Action item: Only the lines from the start of the data through the one containing "endpoints found under" belong in your answer; return them exactly.

Records for this task:
—————

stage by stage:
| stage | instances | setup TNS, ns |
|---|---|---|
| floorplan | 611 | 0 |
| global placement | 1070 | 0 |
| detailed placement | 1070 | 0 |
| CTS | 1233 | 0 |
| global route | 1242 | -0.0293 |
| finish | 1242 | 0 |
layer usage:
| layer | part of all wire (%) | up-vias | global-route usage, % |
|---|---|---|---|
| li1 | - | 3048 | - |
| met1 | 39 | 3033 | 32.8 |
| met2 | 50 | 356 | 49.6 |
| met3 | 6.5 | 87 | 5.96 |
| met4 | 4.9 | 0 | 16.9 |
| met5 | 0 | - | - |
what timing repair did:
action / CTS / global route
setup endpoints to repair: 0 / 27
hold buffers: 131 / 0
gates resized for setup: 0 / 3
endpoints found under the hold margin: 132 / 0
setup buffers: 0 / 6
===== src/rtl/multicycle_core_ctrl_pkg.sv =====
// Shared types and constants for the multi-cycle core sequencer:
// FSM state encoding, fault-cause codes, NOP and default reset PC.
package multicycle_core_ctrl_pkg;

  typedef enum logic [2:0] {
    S_IF_REQ = 3'd0,
    S_IF_RSP = 3'd1,
    S_EX     = 3'd2,
    S_LS_REQ = 3'd3,
    S_LS_RSP = 3'd4,
    S_WB     = 3'd5,
    S_HALT   = 3'd6
  } ctrl_state_t;

  localparam logic [1:0] FC_NONE   = 2'd0;
  localparam logic [1:0] FC_IF_ERR = 2'd1;
  localparam logic [1:0] FC_IF_TMO = 2'd2;
  localparam logic [1:0] FC_LS_TMO = 2'd3;

  localparam logic [31:0] NOP_INST     = 32'h0000_0013;
  localparam logic [31:0] DEF_RESET_PC = 32'h8000_0000;

endpackage


===== src/rtl/multicycle_core_ctrl_timeout.sv =====
// Response-wait counter shared by the fetch and LSU wait states.
// Ports: clk, rst_n, clr_i, en_i (count), expired_o (count == TIMEOUT).
module resp_timeout_cnt #(
  parameter int TIMEOUT = 255
) (
  input  logic clk,
  input  logic rst_n,
  input  logic clr_i,
  input  logic en_i,
  output logic expired_o
);

  localparam int W = (TIMEOUT < 1) ? 1 : $clog2(TIMEOUT + 1);

  logic [W-1:0] cnt_q;
  logic [W-1:0] cnt_d;

  assign expired_o = (cnt_q == W'(TIMEOUT));

  // Saturates at TIMEOUT so it never wraps back to a live count.
  always_comb begin
    cnt_d = cnt_q;
    if (clr_i) begin
      cnt_d = '0;
    end else if (en_i && !expired_o) begin
      cnt_d = cnt_q + W'(1);
    end
  end

  always_ff @(posedge clk or negedge rst_n) begin
    if (!rst_n) begin
      cnt_q <= '0;
    end else begin
      cnt_q <= cnt_d;
    end
  end

endmodule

—————

Answer section:
stage by stage:
| stage | instances | setup TNS, ns |
|---|---|---|
| floorplan | 611 | 0 |
| global placement | 1070 | 0 |
| detailed placement | 1070 | 0 |
| CTS | 1233 | 0 |
| global route | 1242 | -0.0293 |
| finish | 1242 | 0 |
layer usage:
| layer | part of all wire (%) | up-vias | global-route usage, % |
|---|---|---|---|
| li1 | - | 3048 | - |
| met1 | 39 | 3033 | 32.8 |
| met2 | 50 | 356 | 49.6 |
| met3 | 6.5 | 87 | 5.96 |
| met4 | 4.9 | 0 | 16.9 |
| met5 | 0 | - | - |
what timing repair did:
action / CTS / global route
setup endpoints to repair: 0 / 27
hold buffers: 131 / 0
gates resized for setup: 0 / 3
endpoints found under the hold margin: 132 / 0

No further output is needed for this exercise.